Higher than anticipated Health Literacy in Patients with Inflammatory Bowel Disease: A Single Center Experience
Author(s): Nidhi Malhotra, Gaurav Sahay, Sameer Desale, Aline Charabaty, Mark C Mattar
Background & Aim: Health literacy is important in any chronic disease. Inadequate or limited literacy is a major barrier to optimum
medical care. Our aim in this study is to evaluate the level of literacy in patients with inflammatory bowel disease (IBD), measure physician’s
assessment of the patient’s literacy and if any patient related factors are predictive of health literacy.
Methods: This is a prospectively designed survey based study. Patients seen in the IBD clinic at a tertiary care center were asked to fill out
an interactive literacy survey. Adequate health literacy was defined at 75% or higher. Clinician perception of patient’s literacy was recorded
by the physician the same day. Demographic and disease characteristics were abstracted from the medical record.

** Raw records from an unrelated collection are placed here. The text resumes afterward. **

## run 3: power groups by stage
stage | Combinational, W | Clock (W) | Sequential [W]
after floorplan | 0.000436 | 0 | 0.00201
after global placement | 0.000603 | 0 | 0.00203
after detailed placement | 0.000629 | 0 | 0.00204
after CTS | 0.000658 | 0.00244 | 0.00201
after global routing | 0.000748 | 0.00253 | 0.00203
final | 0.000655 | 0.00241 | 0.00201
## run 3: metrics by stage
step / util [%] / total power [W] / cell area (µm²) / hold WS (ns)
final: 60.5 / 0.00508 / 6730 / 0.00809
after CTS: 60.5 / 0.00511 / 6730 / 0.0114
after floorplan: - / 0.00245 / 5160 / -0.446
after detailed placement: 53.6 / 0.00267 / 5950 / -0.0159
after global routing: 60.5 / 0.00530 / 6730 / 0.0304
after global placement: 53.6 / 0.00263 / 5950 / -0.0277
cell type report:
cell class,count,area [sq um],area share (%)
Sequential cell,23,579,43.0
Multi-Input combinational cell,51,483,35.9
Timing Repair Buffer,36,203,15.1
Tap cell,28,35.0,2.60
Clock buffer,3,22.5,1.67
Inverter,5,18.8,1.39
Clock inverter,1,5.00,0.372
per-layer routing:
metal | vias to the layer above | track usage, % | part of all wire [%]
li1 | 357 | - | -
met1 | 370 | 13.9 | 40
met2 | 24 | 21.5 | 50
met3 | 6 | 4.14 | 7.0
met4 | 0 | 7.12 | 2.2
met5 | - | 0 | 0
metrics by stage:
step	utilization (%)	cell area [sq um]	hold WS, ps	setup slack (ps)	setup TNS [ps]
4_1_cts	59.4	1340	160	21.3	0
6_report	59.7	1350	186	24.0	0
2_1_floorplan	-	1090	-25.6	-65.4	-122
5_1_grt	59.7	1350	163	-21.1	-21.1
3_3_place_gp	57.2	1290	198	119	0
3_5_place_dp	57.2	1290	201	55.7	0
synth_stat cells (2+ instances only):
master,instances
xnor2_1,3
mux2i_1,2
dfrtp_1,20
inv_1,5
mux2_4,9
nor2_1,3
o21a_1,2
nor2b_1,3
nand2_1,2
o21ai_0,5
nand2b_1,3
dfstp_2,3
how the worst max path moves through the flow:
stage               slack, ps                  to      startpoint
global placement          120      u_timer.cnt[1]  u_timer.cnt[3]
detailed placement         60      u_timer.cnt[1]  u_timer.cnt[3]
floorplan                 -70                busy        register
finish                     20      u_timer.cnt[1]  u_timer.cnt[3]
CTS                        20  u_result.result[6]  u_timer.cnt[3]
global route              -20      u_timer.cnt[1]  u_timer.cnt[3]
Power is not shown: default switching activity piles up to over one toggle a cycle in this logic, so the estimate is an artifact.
**config.mk**
```make
export PLATFORM = sky130hd
export DESIGN_NAME = flash_prot_ctrl
export DESIGN_NICKNAME = d
export VERILOG_FILES = /design/src/rtl/flash_prot_pkg.sv /design/src/rtl/flash_prot_range.sv /design/src/rtl/flash_prot_sreg.sv /design/src/rtl/flash_prot_gate.sv /design/src/rtl/flash_prot_ctrl.sv
export SDC_FILE = /design/constraint.sdc
export NUM_CORES = 1
export LEC_CHECK = 0
export BUFFER_PORTS_ARGS = -buffer_cell sky130_fd_sc_hd__buf_2
export CAP_MARGIN = 30
export CORE_AREA = 4 4 42 44
export DETAILED_ROUTE_END_ITERATION = 16
export DIE_AREA = 0 0 46 48
export PLACE_DENSITY = 0.73
export SYNTH_ARGS = -nofsm -noshare
export SYNTH_HDL_FRONTEND = slang
export SYNTH_SLANG_ARGS = --single-unit
```
**constraint.sdc**
```tcl
create_clock -name clk_i -period 3.9 [get_ports clk_i]
set_input_delay 0.195 -clock clk_i [delete_from_list [all_inputs] [get_ports clk_i]]
set_output_delay 0.195 -clock clk_i [all_outputs]
set_load 0.02 [all_outputs]
```
<file path="src/rtl/acc_cpu_pkg.sv">
package acc_cpu_pkg;

    localparam int OP_W = 4;

    localparam logic [OP_W-1:0] OPC_ADD   = 4'b0001;
    localparam logic [OP_W-1:0] OPC_STORE = 4'b0010;
    localparam logic [OP_W-1:0] OPC_JUMP  = 4'b0011;

    typedef enum logic [4:0] {
        S_START,
        S_F_AR,
        S_F_RD,
        S_F_DR,
        S_F_IR,
        S_DECODE,
        S_ADD_AR,
        S_ADD_RD,
        S_ADD_DR,
        S_ADD_AC,
        S_ST_AR,
        S_ST_DR,
        S_ST_WR,
        S_JMP,
        S_IRQ_CHK,
        S_INT_AR,
        S_INT_DR,
        S_INT_WR,
        S_INT_PC
    } cpu_state_e;

    // One-hot style register-transfer strobes issued by the controller
    typedef struct packed {
        logic ar_from_pc;
        logic ar_from_dr;
        logic ar_from_save;
        logic dr_from_mem;
        logic dr_from_ac;
        logic dr_from_pc;
        logic ir_load;
        logic pc_inc;
        logic pc_from_dr;
        logic pc_from_vec;
        logic ac_add;
        logic mask_set;
        logic mem_we;
    } xfer_t;

endpackage

</file>
<file path="src/rtl/acc_cpu_ctrl.sv">
module acc_cpu_ctrl
    import acc_cpu_pkg::*;
(
    input  logic                clk,
    input  logic                rst_n,
    input  logic                run,
    input  logic                irq,
    input  logic                mask,
    input  logic [OP_W-1:0]     ir,
    output cpu_state_e          state,
    output xfer_t               xfer
);

    cpu_state_e state_nx;

    // State register
    always_ff @(posedge clk or negedge rst_n) begin
        if (!rst_n) state <= S_START;
        else        state <= state_nx;
    end

    // Next-state logic
    always_comb begin
        state_nx = state;
        unique case (state)
            S_START:   state_nx = run ? S_F_AR : S_START;
            S_F_AR:    state_nx = S_F_RD;
            S_F_RD:    state_nx = S_F_DR;
            S_F_DR:    state_nx = S_F_IR;
            S_F_IR:    state_nx = S_DECODE;
            S_DECODE: begin
                if      (ir == OPC_ADD)   state_nx = S_ADD_AR;
                else if (ir == OPC_STORE) state_nx = S_ST_AR;
                else if (ir == OPC_JUMP)  state_nx = S_JMP;
                else                      state_nx = S_IRQ_CHK;
            end
            S_ADD_AR:  state_nx = S_ADD_RD;
            S_ADD_RD:  state_nx = S_ADD_DR;
            S_ADD_DR:  state_nx = S_ADD_AC;
            S_ADD_AC:  state_nx = S_IRQ_CHK;
            S_ST_AR:   state_nx = S_ST_DR;
            S_ST_DR:   state_nx = S_ST_WR;
            S_ST_WR:   state_nx = S_IRQ_CHK;
            S_JMP:     state_nx = S_IRQ_CHK;
            S_IRQ_CHK: state_nx = (irq && !mask) ? S_INT_AR : S_START;
            S_INT_AR:  state_nx = S_INT_DR;
            S_INT_DR:  state_nx = S_INT_WR;
            S_INT_WR:  state_nx = S_INT_PC;
            S_INT_PC:  state_nx = S_START;
            default:   state_nx = S_START;
        endcase
    end

    // Output decode: one register transfer per state
    always_comb begin
        xfer = '0;
        unique case (state)
            S_F_AR:   xfer.ar_from_pc   = 1'b1;
            S_F_DR:   xfer.dr_from_mem  = 1'b1;
            S_F_IR: begin
                xfer.ir_load = 1'b1;
                xfer.pc_inc  = 1'b1;
            end
            S_ADD_AR: xfer.ar_from_dr   = 1'b1;
            S_ADD_DR: xfer.dr_from_mem  = 1'b1;
            S_ADD_AC: xfer.ac_add       = 1'b1;
            S_ST_AR:  xfer.ar_from_dr   = 1'b1;
            S_ST_DR:  xfer.dr_from_ac   = 1'b1;
            S_ST_WR:  xfer.mem_we       = 1'b1;
            S_JMP:    xfer.pc_from_dr   = 1'b1;
            S_INT_AR: xfer.ar_from_save = 1'b1;
            S_INT_DR: xfer.dr_from_pc   = 1'b1;
            S_INT_WR: xfer.mem_we       = 1'b1;
            S_INT_PC: begin
                xfer.pc_from_vec = 1'b1;
                xfer.mask_set    = 1'b1;
            end
            default:  xfer = '0;
        endcase
    end

endmodule

</file>
<file path="src/rtl/acc_cpu_dp.sv">
module acc_cpu_dp
    import acc_cpu_pkg::*;
#(
    parameter int ADDR_W    = 12,
    parameter int SAVE_ADDR = 0,
    parameter int VEC_ADDR  = 1
) (
    input  logic                     clk,
    input  logic                     rst_n,
    input  xfer_t                    xfer,
    input  logic [ADDR_W+OP_W-1:0]   mem_rdata,
    output logic [ADDR_W-1:0]        pc,
    output logic [ADDR_W-1:0]        ar,
    output logic [ADDR_W+OP_W-1:0]   dr,
    output logic [ADDR_W+OP_W-1:0]   ac,
    output logic [OP_W-1:0]          ir,
    output logic                     mask
);

    localparam int DATA_W = ADDR_W + OP_W;
    localparam logic [ADDR_W-1:0] SAVE_A = ADDR_W'(SAVE_ADDR);
    localparam logic [ADDR_W-1:0] VEC_A  = ADDR_W'(VEC_ADDR);

    always_ff @(posedge clk or negedge rst_n) begin
        if (!rst_n) begin
            pc   <= '0;
            ar   <= '0;
            dr   <= '0;
            ac   <= '0;
            ir   <= '0;
            mask <= 1'b0;
        end else begin
            if (xfer.ar_from_pc)        ar <= pc;
            else if (xfer.ar_from_dr)   ar <= dr[ADDR_W-1:0];
            else if (xfer.ar_from_save) ar <= SAVE_A;

            if (xfer.dr_from_mem)       dr <= mem_rdata;
            else if (xfer.dr_from_ac)   dr <= ac;
            else if (xfer.dr_from_pc)   dr <= {{OP_W{1'b0}}, pc};

            if (xfer.ir_load)           ir <= dr[DATA_W-1 -: OP_W];

            if (xfer.pc_inc)            pc <= pc + 1'b1;
            else if (xfer.pc_from_dr)   pc <= dr[ADDR_W-1:0];
            else if (xfer.pc_from_vec)  pc <= VEC_A;

            if (xfer.ac_add)            ac <= ac + dr;

            if (xfer.mask_set)          mask <= 1'b1;
        end
    end

endmodule

</file>
<file path="src/rtl/acc_cpu.sv">
module acc_cpu
    import acc_cpu_pkg::*;
#(
    parameter int ADDR_W    = 12,
    parameter int SAVE_ADDR = 0,
    parameter int VEC_ADDR  = 1
) (
    input  logic                   clk,
    input  logic                   rst_n,
    input  logic                   run,
    input  logic                   irq,
    output logic [ADDR_W-1:0]      mem_addr,
    output logic [ADDR_W+3:0]      mem_wdata,
    input  logic [ADDR_W+3:0]      mem_rdata,
    output logic                   mem_we
);

    localparam int DATA_W = ADDR_W + OP_W;

    cpu_state_e           state;
    xfer_t                xfer;
    logic [ADDR_W-1:0]    pc;
    logic [ADDR_W-1:0]    ar;
    logic [DATA_W-1:0]    dr;
    logic [DATA_W-1:0]    ac;
    logic [OP_W-1:0]      ir;
    logic                 mask;

    acc_cpu_ctrl u_ctrl (
        .clk   (clk),
        .rst_n (rst_n),
        .run   (run),
        .irq   (irq),
        .mask  (mask),
        .ir    (ir),
        .state (state),
        .xfer  (xfer)
    );

    acc_cpu_dp #(
        .ADDR_W    (ADDR_W),
        .SAVE_ADDR (SAVE_ADDR),
        .VEC_ADDR  (VEC_ADDR)
    ) u_dp (
        .clk       (clk),
        .rst_n     (rst_n),
        .xfer      (xfer),
        .mem_rdata (mem_rdata),
        .pc        (pc),
        .ar        (ar),
        .dr        (dr),
        .ac        (ac),
        .ir        (ir),
        .mask      (mask)
    );

    assign mem_addr  = ar;
    assign mem_wdata = dr;
    assign mem_we    = xfer.mem_we;

endmodule

</file>
<file path="config.mk">
export PLATFORM = sky130hd
export DESIGN_NAME = acc_cpu
export DESIGN_NICKNAME = d
export VERILOG_FILES = /design/src/rtl/acc_cpu_pkg.sv /design/src/rtl/acc_cpu_ctrl.sv /design/src/rtl/acc_cpu_dp.sv /design/src/rtl/acc_cpu.sv
export SDC_FILE = /design/constraint.sdc
export NUM_CORES = 1
export LEC_CHECK = 0
export CAP_MARGIN = 20
export CORE_UTILIZATION = 55
export CTS_BUF_LIST = sky130_fd_sc_hd__clkbuf_16
export DETAILED_ROUTE_END_ITERATION = 10
export PLACE_DENSITY = 0.89
export SLEW_MARGIN = 40
export SYNTH_ARGS = -nofsm -noshare
export SYNTH_HDL_FRONTEND = slang
export SYNTH_SLANG_ARGS = --single-unit
</file>
<file path="constraint.sdc">
create_clock -name clk -period 3.1 [get_ports clk]
set_clock_uncertainty 0.2 [all_clocks]
set_input_delay 0.775 -clock clk [delete_from_list [all_inputs] [get_ports clk]]
set_output_delay 0.775 -clock clk [all_outputs]
set_load 0.02 [all_outputs]
</file>
# After elaboration in Yosys (flattened, before gate mapping)
# Cells that the tools add are included.
# Widths: inputs -> output; s select.
# op_classes
n_addsub,2
mul,0
n_div,0
n_shift,0
bitwise_logic,0
mux,26
n_eq_ne,21
n_reduce_logical,10
n_lt_le_gt_ge,0
# ops
op,count
$pmux 5 s16,1
$mux 12,6
$mux 16,3
$eq 5x4->1 const B,8
$eq 5x3->1 const B,4
$add 16x16->16,1
$eq 5x5->1 const B,3
$add 12x1->12 const B,1
$mux 1,11
$eq 5x2->1 const B,2
$mux 5,2
$reduce_bool 3->1,3
$eq 4x2->1 const B,2
$reduce_or 2->1,3
$eq 5x1->1 const B,1
$logic_not 5->1,1
$eq 4x1->1 const B,1
$mux 2,2
$mux 4,1
$reduce_or 3->1,1
$logic_and 1x1->1,1
$logic_not 1->1,1
# totals
rom_bits,0
register_bits,66
in_bits,20
mem_count,0
elab_cells,66
ramBits,0
out_inout_bits,29
latch_bits,0

# Longest topological paths before layout
# depth
word_depth,5
depth_mapped,8
depth_no_buf,7

# By module
# Synthesis repeated with hierarchy kept, for this count alone.
# unflattened
hier_cells,469
hier_area_um2,4231.6
# modules_own_cells
module,area_each_um2,seq_area_each_um2,n_inst,cells_each
acc_cpu_dp,3642.2,1526.5,1,398
acc_cpu_ctrl,589.3,125.1,1,71

# Least setup slack after synthesis
# OpenSTA, ideal clock, no wires.
# synth_path
path_kind,register -> register
from,register u_dp.dr[0]
to,register u_dp.ac[14]
synth_period_minus_slack_ns,2.529
path_slack_ns,0.571
required_time_ns,2.769
setup_ns,0.131
stages_incl_launch_ff,8
n_path_buf,0
arrival_ns,2.198
path_cell_list,dfrtp_1 -> ha_1 -> fa_1 -> a21o_1 -> a311oi_1 -> or2_2 -> o41ai_1 -> or3_1
# synth_between
elab_chain_len,1
# synth_lines
element,line,source
from (decl),acc_cpu_dp.sv:14,"output logic [ADDR_W+OP_W-1:0] dr,"
from (signal assigned),acc_cpu_dp.sv:37,if (xfer.dr_from_mem) dr <= mem_rdata;
from (signal assigned),acc_cpu_dp.sv:39,"else if (xfer.dr_from_pc) dr <= {{OP_W{1'b0}}, pc};"
$add 16x16->16,acc_cpu_dp.sv:47,if (xfer.ac_add) ac <= ac + dr;
to (signal assigned),acc_cpu_dp.sv:47,
to (decl),acc_cpu_dp.sv:15,"output logic [ADDR_W+OP_W-1:0] ac,"
# No other way between the ends.
# A chain may end at the register's enable or synchronous reset.

# Worst setup path after layout
# layout_path
from,register u_ctrl.state[4]
to,output mem_we
# layout_between
elab_chain_len,3
elab_cells_between_ends,4
classes_between,eq/ne (2); mux (1); reduce/logical (1)
# layout_lines
element,line,source
from (decl),acc_cpu_ctrl.sv:10,"output cpu_state_e state,"
from (signal assigned),acc_cpu_ctrl.sv:19,else state <= state_nx;
$eq 5x4->1 or $eq 5x5->1 (tied branches),acc_cpu_ctrl.sv:57,unique case (state)
$reduce_or 2->1 (no line) (*),--,
$mux 1 (*),acc_cpu_ctrl.sv:57,
to (decl),acc_cpu.sv:15,output logic mem_we
# Mark *: on every way between the ends. The rest lies on a longest branch, timed or not.

==> key figures <==
STA
  – FMAX: between 0.3 and 0.4 GHz
  – Final number of setup-violating endpoints: 0
  – Final slew viol count: 0
  – Hold Violations, Final: 0
  – Final worst path period share: 0.963
  – Max transition margin: 0.529
  – Worst setup margin: 114 ps
  – RSZ-0062 raised after global routing: no
  – Crit path time final: 2990 ps
  – Least-Margin Pin Slew: about 710 ps
  – Final TNS setup: 0 ps

Synthesis
  – Seq/Total Area, Yosys: 0.390
  – Post-synth cell types: 76
  – Post-synth EDFFs: 0
  – Post-synthesis simple-gate area fraction: 0.176
  – Adder-Cell Fraction of Synth Area: 0.0520
  – Largest family of logic cells by synthesized area: compound AO/OA/AOI/OAI gates
  – Syn. warnings: 0
  – Compound-Gate Fraction of Synth Area: 0.242
  – Xor/xnor share of the synthesized area: 0.0248
  – Syn nets: 500
  – Synth Area per Inst: 9.14 um2
  – Synth Register Bits: 66
  – Async SR Flop Fraction: 1.00
  – Mapped cell area: ~4200 um2
  – Mapped Cells: 463
  – Top_reg_cell synth: dfrtp_1
  – Multiplexer area fraction after synthesis: 0.0650

Routing
  – Post-route ant nets: 0
  – Vias: 3905
  – DRC: 0
  – Routed vias/inst: 6.41
  – Router iterations before antenna repair: 5
  – Drt wl/cell: 17.9 um
  – DRT iter0 DRCs: about 410
  – Total Wirelength: 10900 um

GRT
  – Largest net degree at the start of global routing: 67
  – Vias in the first global route: 3742
  – Global-route usage over all layers: 0.290
  – Global-route wire length before repair: 18900 um
  – Total grt overflow: 0
  – Antenna violations before repair: 0

Clocking
  – Hold-fix buffers, CTS: 0
  – Buffer count from post-CTS setup fixing: 0
  – CTS Sinks: 66
  – CTS tree: yes
  – TritonCTS Buffers: 9
  – Clk_lat worst skew: 330 ps
  – Clk buf depth: 2
  – Resize count post-CTS: 0
  – H-tree level count: 3
  – Root Buffer: clkbuf_16
  – Worst-path clk slew: 60 ps

Critical path
  – CP required: 2120 ps
  – CP Buf/Inv Count: 1
  – Crit path kind: reg -> out
  – CP Launch Type: flop
  – Worst endpoint data arrival time: 2010 ps
  – Worst path cell trace: or3_1, a21oi_1, clkdlybuf4s50_1
  – Delay-heaviest family, CP: buffers and inverters
  – CP endpoint kind: primary output
  – Worst Reg-to-Reg Cells: 7
  – Levels on crit path: 3
  – Worst path slowest cell: clkdlybuf4s50_1
  – CP startpoint: u_ctrl.state[4]
  – Crit Path Max Fanout: 8
  – Worst R2R Start: u_dp.dr[0]
  – CP max stage delay: 630 ps

Floorplanning
  – Die width: 89.7 um
  – Vertical die dimension: around 90 um
  – Initial Util: 0.577
  – Die area: roughly 8100 um2
  – Area of the core: 7330 um2
  – Top Ports: 49
  – Placement row count: 31

Placement
  – Port Buffers: 48
  – Dpl cells: around 600
  – Post-place setup slack: between 400 and 500 ps
  – HPWL after DPL: about 7500 um
  – Routability cong.: 0.942

Cells and area
  – Nets: 542
  – Fill cells: just over 500
  – Number of diodes: 0
  – Layout cells sized above 1: 0.110
  – Post-route insts no fill: 609
  – Layout Area Growth over Synthesis: 20.8%

Outcome
  – Status: finished clean

Pwr
  – PwrDens: between 1000 and 1500 nW/um2
  – Maximum VDD drop: around 0.00062 V
  – Leakage power total: 2.35 nW

Job
  – Max cap viols: 0

Hold path
  – Worst hold path type: in -> async
## state kept, by name, summed over array words and instances (netlist names)
register / cells
u_dp.pc: 12
u_dp.ac: 16
u_dp.dr: 16
u_ctrl.state: 5
u_dp.ar: 12
u_dp.ir: 4
u_dp.mask: 1
## final timing paths
| path | endpoint | slack (ps) |
|---|---|---|
| setup / recovery | mem_we | 110 |
| hold / removal | u_dp.ir[0] | 250 |
| setup reg to reg | u_dp.ac[14] | 290 |
| hold reg to reg | u_dp.mask | 250 |
| max in group asynchronous | u_dp.ar[3] | 2150 |
| min in group clk | u_dp.mask | 250 |
## area by class of cell
cell class / instances / area (um2) / share of cell area
clock buffers: 9 / 225 / 0.0440
flip-flops and latches: 66 / 1650 / 0.323
inverters: 16 / 60.1 / 0.0117
repair buffers: 60 / 578 / 0.113
well taps: 99 / 124 / 0.0242
clock inverters: 7 / 98.8 / 0.0193
multi-input cells: 352 / 2380 / 0.465
## layout by cell type (no fill, tap or decap), types with 4 or more instances in the layout
master,synthesis,final
nor2_1,13,13
clkdlybuf4s50_1,0,47
xnor2_1,6,6
o21ai_0,28,28
buf_4,4,11
inv_1,15,15
mux2_2,12,12
mux2i_1,14,14
o211ai_1,7,7
nand3_1,14,14
xor2_1,6,6
dfrtp_1,66,66
ha_1,16,16
a22o_1,11,11
o21ai_1,12,12
a222oi_1,4,4
nand2_1,72,72
a22oi_1,4,4
a21o_1,16,16
clkbuf_16,0,9
nand4_1,5,5
a21oi_1,22,22
nor3_1,12,12
## report_power, final
group	switching, mW	internal (mW)	leakage (nW)
sequential	0.465	1.25	0.850
clock	0.402	0.711	0.158
combinational	1.84	1.35	1.34
## kinds of logic (layout without fill, tap and decap cells)
group,after synthesis,after routing
xor+xnor,12,12
compound gates,146,146
fa+ha+maj,17,17
mux,26,26
simple gates,151,151
buf+inv,45,92
flops,66,66
## Yosys cell counts, drive strengths merged (10+ instances only)
cell | count | share of area
nand2 | 73 | 0.065
dfrtp | 66 | 0.39
o21ai | 40 | 0.047
a21oi | 23 | 0.028
buf | 19 | 0.027
a21o | 17 | 0.030
ha | 16 | 0.047
inv | 16 | 0.014
mux2i | 14 | 0.033
nand3 | 14 | 0.017
nor2 | 14 | 0.013
mux2 | 12 | 0.032
nor3 | 12 | 0.014
a22o | 11 | 0.023
clkbuf | 10 | 0.0089
## through the flow
step / hold slack [ps] / power (mW) / cell area, um2 / utilization
global placement: 231 / 4.66 / 4780 / 0.652
finish: 248 / 6.02 / 5110 / 0.698
floorplan: 219 / 3.91 / 4230 / -
CTS: 250 / 5.98 / 5110 / 0.698
detailed placement: 236 / 4.81 / 4790 / 0.653
global route: 281 / 6.44 / 5110 / 0.698
## metal layers
metal / vias up / GRT usage / part of all wire
met3: 34 / 0.0457 / 0.074
met5: - / 0 / 0
met4: 0 / 0.108 / 0.026
li1: 1806 / - / -
met2: 186 / 0.463 / 0.47
met1: 1879 / 0.398 / 0.43
(Power assumes the default switching activity.)
File: src/rtl/hsync_lock_monitor.sv
module hsync_lock_monitor #(
  parameter int CNT_W  = 11,
  parameter int WIN    = 16,
  parameter int THRESH = 128
) (
  input  logic             clk,
  input  logic             rst_n,
  input  logic             pix_en,
  input  logic             sync_det,
  input  logic [CNT_W-1:0] line_len,
  input  logic             field_pulse,
  output logic             valid,
  output logic             int_n,
  output logic             locked
);
  localparam int UW = $clog2(THRESH + 1);
  localparam logic [CNT_W-1:0] WIN_C = CNT_W'(WIN);
  localparam logic [CNT_W-1:0] ONE_C = CNT_W'(1);
  localparam logic [UW-1:0]    THR_C = UW'(THRESH);
  localparam logic [UW-1:0]    U1_C  = UW'(1);

  logic [CNT_W-1:0] cnt;
  logic [UW-1:0]    ulc;
  logic             hit, armed;

  wire in_win = (cnt <= WIN_C) || (cnt >= line_len - WIN_C);
  wire acc    = pix_en && sync_det && in_win;
  wire eval   = pix_en && (cnt == WIN_C);
  wire miss   = eval && !hit && !acc;
  wire wrap   = cnt >= line_len - ONE_C;

  always_ff @(posedge clk) begin
    if (!rst_n) begin
      cnt   <= '0;
      hit   <= 1'b0;
      valid <= 1'b0;
    end else if (pix_en) begin
      cnt <= acc ? ONE_C : (wrap ? '0 : cnt + ONE_C);
      if (acc)       hit <= 1'b1;
      else if (eval) hit <= 1'b0;
      if (acc)       valid <= 1'b1;
      else if (miss) valid <= 1'b0;
    end
  end

  always_ff @(posedge clk) begin
    if (!rst_n) begin
      ulc    <= '0;
      armed  <= 1'b0;
      int_n  <= 1'b0;
      locked <= 1'b0;
    end else begin
      locked <= int_n;
      if (field_pulse) begin
        ulc   <= '0;
        armed <= 1'b1;
        if (armed) int_n <= (ulc < THR_C);
      end else if (miss && ulc < THR_C) begin
        ulc <= ulc + U1_C;
        if (ulc == THR_C - U1_C) int_n <= 1'b0;
      end
    end
  end

  AST_VALID_RISE: assert property (@(posedge clk) disable iff (!rst_n)
    $rose(valid) |-> $past(sync_det && pix_en));
  AST_VALID_FALL: assert property (@(posedge clk) disable iff (!rst_n)
    $fell(valid) |-> $past(eval));
  AST_ULC_SAT: assert property (@(posedge clk) disable iff (!rst_n)
    ulc <= THR_C);
  AST_INT_FALL: assert property (@(posedge clk) disable iff (!rst_n)
    $fell(int_n) |-> $past(miss || field_pulse));
  AST_INT_RISE: assert property (@(posedge clk) disable iff (!rst_n)
    $rose(int_n) |-> $past(field_pulse && armed));
  AST_LOCK_RISE: assert property (@(posedge clk) disable iff (!rst_n)
    $rose(locked) |-> $past(int_n));
  AST_FROZEN: assert property (@(posedge clk) disable iff (!rst_n)
    !pix_en |=> $stable(cnt) && $stable(valid));
endmodule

Results: 165 patients were included in the study. Average age was 36.1; 87 were females; 122 were Caucasian; 159 with private insurance;
103 had Crohn’s disease, 60 had Ulcerative colitis and 2 had Indeterminate colitis. 70.9% patients noted to have adequate health literacy
score while 60.0% patients were evaluated by physician to have adequate health literacy score. Poor agreement noted between physician’s
evaluation and patients health literacy assessment score (kappa = 0.0212; CI -0.1276 to 0.1699). Age was the only variable predictive of
adequate health literacy (p= 0.0154).
Conclusion: A significantly higher proportion of IBD population in our study had adequate health literacy. Clinicians underestimated the
literacy level. The disproportionate demographic and administration of surveys after the clinic visit may have skewed the results towards
the unexpected higher health literacy rate.